> **What is expected**
Your task is to retype the listing word for word.

> **Listed entries**
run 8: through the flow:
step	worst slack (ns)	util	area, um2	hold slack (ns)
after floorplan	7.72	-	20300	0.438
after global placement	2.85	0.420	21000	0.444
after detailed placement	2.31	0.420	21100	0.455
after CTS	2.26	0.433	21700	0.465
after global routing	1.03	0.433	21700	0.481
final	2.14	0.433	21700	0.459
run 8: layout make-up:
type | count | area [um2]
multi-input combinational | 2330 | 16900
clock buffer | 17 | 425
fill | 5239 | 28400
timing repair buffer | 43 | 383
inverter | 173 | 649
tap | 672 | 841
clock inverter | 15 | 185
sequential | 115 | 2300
==> job 3948: inputs <==
## main
module main(
	input clk,
	input rst,
	input echo,
	input canal_serial_receptor,
	output canal_serial_transmisor,
	output servo1,
	output servo2,
	output servo3,
	output servo4,
	output servo5,
	output [7:0] leds,
	output trig,
	output [7:0] seg,
	output [3:0] an
    );	
		wire [8:0] distancia;
		wire [13:0] decimal;
		wire [7:0] ang_servo_1;
		wire [7:0] ang_servo_2;
		wire [7:0] ang_servo_3;
		wire [7:0] ang_servo_4;
		wire [7:0] ang_servo_5;
		assign leds = decimal[7:0];
		servo_pwm servo_pwm1 (
			.pos(ang_servo_1),  
			.clk(clk),
			.rst(rst),
			.servo_pulse(servo1)
		);
		servo_pwm servo_pwm2(
			.pos(ang_servo_2),  
			.clk(clk),
			.rst(rst),
			.servo_pulse(servo2)
		);
		servo_pwm servo_pwm3 (
			.pos(ang_servo_3),  
			.clk(clk),
			.rst(rst),
			.servo_pulse(servo3)
		);
		servo_pwm servo_pwm4 (
			.pos(ang_servo_4),  
			.clk(clk),
			.rst(rst),
			.servo_pulse(servo4)
		);
		servo_pwm servo_pwm5 (
			.pos(ang_servo_5),  
			.clk(clk),
			.rst(rst),
			.servo_pulse(servo5)
		);
		controlador_sensor_distancia controlador_sensor_distancia(
			.echo(echo),
			.clk(clk),
			.rst(rst),
			.distancia(distancia),
			.trig(trig)
		);
		controlador_etapa controlador_etapa(
			.distancia(distancia),
			.clk(clk),
			.rst(rst),
			.canal_serial_receptor(canal_serial_receptor),
			.decimal(decimal),
			.canal_serial_transmisor(canal_serial_transmisor),
			.ang_servo_1(ang_servo_1),
			.ang_servo_2(ang_servo_2),
			.ang_servo_3(ang_servo_3),
			.ang_servo_4(ang_servo_4),
			.ang_servo_5(ang_servo_5)
		);
		SevenSeg SevenSeg(
			.clk(clk),
			.rst(rst),
			.decimal({5'b00000, distancia}),
			.an(an),
			.seg(seg)
			);
  ...
Settings: LEC_CHECK=0, CAP_MARGIN=30, CELL_PAD_IN_SITES_GLOBAL_PLACEMENT=3, CORE_MARGIN=2, CORE_UTILIZATION=24, CTS_CLUSTER_SIZE=56, GPL_TIMING_DRIVEN=0, HOLD_SLACK_MARGIN=0.02, MAX_ROUTING_LAYER=met4, SLEW_MARGIN=5, TNS_END_PERCENT=85; clock period 5.95 ns.
run.sh (not shown) runs the stock make flow with config.mk's settings and CLKGATE_MAP_FILE=.
==> job 2750: changes against job 3948 <==
==> flow/config.mk (replaced) <==
export PLATFORM = sky130hd
export DESIGN_NAME = main
export DESIGN_NICKNAME = main
export VERILOG_FILES = /design/flow/design.v
export SDC_FILE = /design/flow/constraint.sdc
export NUM_CORES = 4
export LEC_CHECK = 0
export ABC_AREA = 1
export CAP_MARGIN = 20
export CELL_PAD_IN_SITES_GLOBAL_PLACEMENT = 2
export CORE_ASPECT_RATIO = 0.55
export CORE_MARGIN = 3
export CORE_UTILIZATION = 55
export CTS_CLUSTER_DIAMETER = 233
export CTS_CLUSTER_SIZE = 72
export GPL_ROUTABILITY_DRIVEN = 0
export GPL_TIMING_DRIVEN = 0
export MAX_ROUTING_LAYER = met5
export PLACE_DENSITY_LB_ADDON = 0.28
export SLEW_MARGIN = 20
export TNS_END_PERCENT = 100
==> flow/constraint.sdc (replaced) <==
create_clock -name core_clock -period 10.0 [get_ports {clk}]
set_input_delay 2.0000 -clock core_clock [delete_from_list [all_inputs] [get_ports {clk}]]
set_output_delay 2.0000 -clock core_clock [all_outputs]
set_load 0.01 [all_outputs]
==> qor summary <==
Most numerous cell in the Yosys netlist: job 3948 sky130_fd_sc_hd__nor2_1; job 2750 sky130_fd_sc_hd__nand2_1
Yosys aoi share: job 3948 0.1406; job 2750 0.1394
Die span in x: job 3948 398.4 um; job 2750 356.3 um
Distinct cell type count after synthesis: job 3948 111; job 2750 76
AND/OR/NAND/NOR Cells, Area Fraction: job 3948 0.2743; job 2750 0.2866
DIE AREA: job 3948 158,700 um^2; job 2750 70,790 um^2
Floorplan core area: job 3948 154,200 um^2; job 2750 65,700 um^2
Synthesized instance count: job 3948 4,647; job 2750 5,190
Synthesized area: job 3948 37,320 um^2; job 2750 37,120 um^2
Top-area cell type share of the netlist area: job 3948 0.3476; job 2750 0.3494
Die height: job 3948 398.4 um; job 2750 198.7 um
Fa+ha+maj area frac: job 3948 0.06101; job 2750 0.06134
Starting density of the core: job 3948 0.2420; job 2750 0.5651
YS chip area: job 3948 37,320 um^2; job 2750 37,120 um^2
Per-instance average area after synthesis: job 3948 8.032 um^2; job 2750 7.153 um^2
Status: job 3948 timing/DRC/antenna clean; job 2750 aborted with a tool error
Last stage reached: job 3948 -; job 2750 global placement without I/O (3_1_place_gp_skip_io)
XORs/XNORs by Area: job 3948 0.09879; job 2750 0.07431
Share of synthesized area spent on multiplexers: job 3948 0.03671; job 2750 0
Total cells reported by yosys after synthesis: job 3948 4,647; job 2750 5,190
Core Rows: job 3948 144; job 2750 69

> **Response to the exercise**
run 8: through the flow:
step	worst slack (ns)	util	area, um2	hold slack (ns)
after floorplan	7.72	-	20300	0.438
after global placement	2.85	0.420	21000	0.444
after detailed placement	2.31	0.420	21100	0.455
after CTS	2.26	0.433	21700	0.465
after global routing	1.03	0.433	21700	0.481
final	2.14	0.433	21700	0.459
run 8: layout make-up:
type | count | area [um2]
multi-input combinational | 2330 | 16900
clock buffer | 17 | 425
fill | 5239 | 28400
timing repair buffer | 43 | 383
inverter | 173 | 649
tap | 672 | 841
clock inverter | 15 | 185
sequential | 115 | 2300
==> job 3948: inputs <==
## main
module main(
	input clk,
	input rst,
	input echo,
	input canal_serial_receptor,
	output canal_serial_transmisor,
	output servo1,
	output servo2,
	output servo3,
	output servo4,
	output servo5,
	output [7:0] leds,
	output trig,
	output [7:0] seg,
	output [3:0] an
    );	
		wire [8:0] distancia;
		wire [13:0] decimal;
		wire [7:0] ang_servo_1;
		wire [7:0] ang_servo_2;
		wire [7:0] ang_servo_3;
		wire [7:0] ang_servo_4;
		wire [7:0] ang_servo_5;
		assign leds = decimal[7:0];
		servo_pwm servo_pwm1 (
			.pos(ang_servo_1),  
			.clk(clk),
			.rst(rst),
			.servo_pulse(servo1)
		);
		servo_pwm servo_pwm2(
			.pos(ang_servo_2),  
			.clk(clk),
			.rst(rst),
			.servo_pulse(servo2)
		);
		servo_pwm servo_pwm3 (
			.pos(ang_servo_3),  
			.clk(clk),
			.rst(rst),
			.servo_pulse(servo3)
		);
		servo_pwm servo_pwm4 (
			.pos(ang_servo_4),  
			.clk(clk),
			.rst(rst),
			.servo_pulse(servo4)
		);
		servo_pwm servo_pwm5 (
			.pos(ang_servo_5),  
			.clk(clk),
			.rst(rst),
			.servo_pulse(servo5)
		);
		controlador_sensor_distancia controlador_sensor_distancia(
			.echo(echo),
			.clk(clk),
			.rst(rst),
			.distancia(distancia),
			.trig(trig)
		);
		controlador_etapa controlador_etapa(
			.distancia(distancia),
			.clk(clk),
			.rst(rst),
			.canal_serial_receptor(canal_serial_receptor),
			.decimal(decimal),
			.canal_serial_transmisor(canal_serial_transmisor),
			.ang_servo_1(ang_servo_1),
			.ang_servo_2(ang_servo_2),
			.ang_servo_3(ang_servo_3),
			.ang_servo_4(ang_servo_4),
			.ang_servo_5(ang_servo_5)
		);
		SevenSeg SevenSeg(
			.clk(clk),
			.rst(rst),
			.decimal({5'b00000, distancia}),
			.an(an),
			.seg(seg)
			);
  ...
Settings: LEC_CHECK=0, CAP_MARGIN=30, CELL_PAD_IN_SITES_GLOBAL_PLACEMENT=3, CORE_MARGIN=2, CORE_UTILIZATION=24, CTS_CLUSTER_SIZE=56, GPL_TIMING_DRIVEN=0, HOLD_SLACK_MARGIN=0.02, MAX_ROUTING_LAYER=met4, SLEW_MARGIN=5, TNS_END_PERCENT=85; clock period 5.95 ns.
run.sh (not shown) runs the stock make flow with config.mk's settings and CLKGATE_MAP_FILE=.
==> job 2750: changes against job 3948 <==
==> flow/config.mk (replaced) <==
export PLATFORM = sky130hd
export DESIGN_NAME = main
export DESIGN_NICKNAME = main
export VERILOG_FILES = /design/flow/design.v
export SDC_FILE = /design/flow/constraint.sdc
export NUM_CORES = 4
export LEC_CHECK = 0
export ABC_AREA = 1
export CAP_MARGIN = 20
export CELL_PAD_IN_SITES_GLOBAL_PLACEMENT = 2
export CORE_ASPECT_RATIO = 0.55
export CORE_MARGIN = 3
export CORE_UTILIZATION = 55
export CTS_CLUSTER_DIAMETER = 233
export CTS_CLUSTER_SIZE = 72
export GPL_ROUTABILITY_DRIVEN = 0
export GPL_TIMING_DRIVEN = 0
export MAX_ROUTING_LAYER = met5
export PLACE_DENSITY_LB_ADDON = 0.28
export SLEW_MARGIN = 20
export TNS_END_PERCENT = 100
==> flow/constraint.sdc (replaced) <==
create_clock -name core_clock -period 10.0 [get_ports {clk}]
set_input_delay 2.0000 -clock core_clock [delete_from_list [all_inputs] [get_ports {clk}]]
set_output_delay 2.0000 -clock core_clock [all_outputs]
set_load 0.01 [all_outputs]
==> qor summary <==
Most numerous cell in the Yosys netlist: job 3948 sky130_fd_sc_hd__nor2_1; job 2750 sky130_fd_sc_hd__nand2_1
Yosys aoi share: job 3948 0.1406; job 2750 0.1394
Die span in x: job 3948 398.4 um; job 2750 356.3 um
Distinct cell type count after synthesis: job 3948 111; job 2750 76
AND/OR/NAND/NOR Cells, Area Fraction: job 3948 0.2743; job 2750 0.2866
DIE AREA: job 3948 158,700 um^2; job 2750 70,790 um^2
Floorplan core area: job 3948 154,200 um^2; job 2750 65,700 um^2
Synthesized instance count: job 3948 4,647; job 2750 5,190
Synthesized area: job 3948 37,320 um^2; job 2750 37,120 um^2
Top-area cell type share of the netlist area: job 3948 0.3476; job 2750 0.3494
Die height: job 3948 398.4 um; job 2750 198.7 um
Fa+ha+maj area frac: job 3948 0.06101; job 2750 0.06134
Starting density of the core: job 3948 0.2420; job 2750 0.5651
YS chip area: job 3948 37,320 um^2; job 2750 37,120 um^2
Per-instance average area after synthesis: job 3948 8.032 um^2; job 2750 7.153 um^2
Status: job 3948 timing/DRC/antenna clean; job 2750 aborted with a tool error
Last stage reached: job 3948 -; job 2750 global placement without I/O (3_1_place_gp_skip_io)
XORs/XNORs by Area: job 3948 0.09879; job 2750 0.07431
Share of synthesized area spent on multiplexers: job 3948 0.03671; job 2750 0
Total cells reported by yosys after synthesis: job 3948 4,647; job 2750 5,190
Core Rows: job 3948 144; job 2750 69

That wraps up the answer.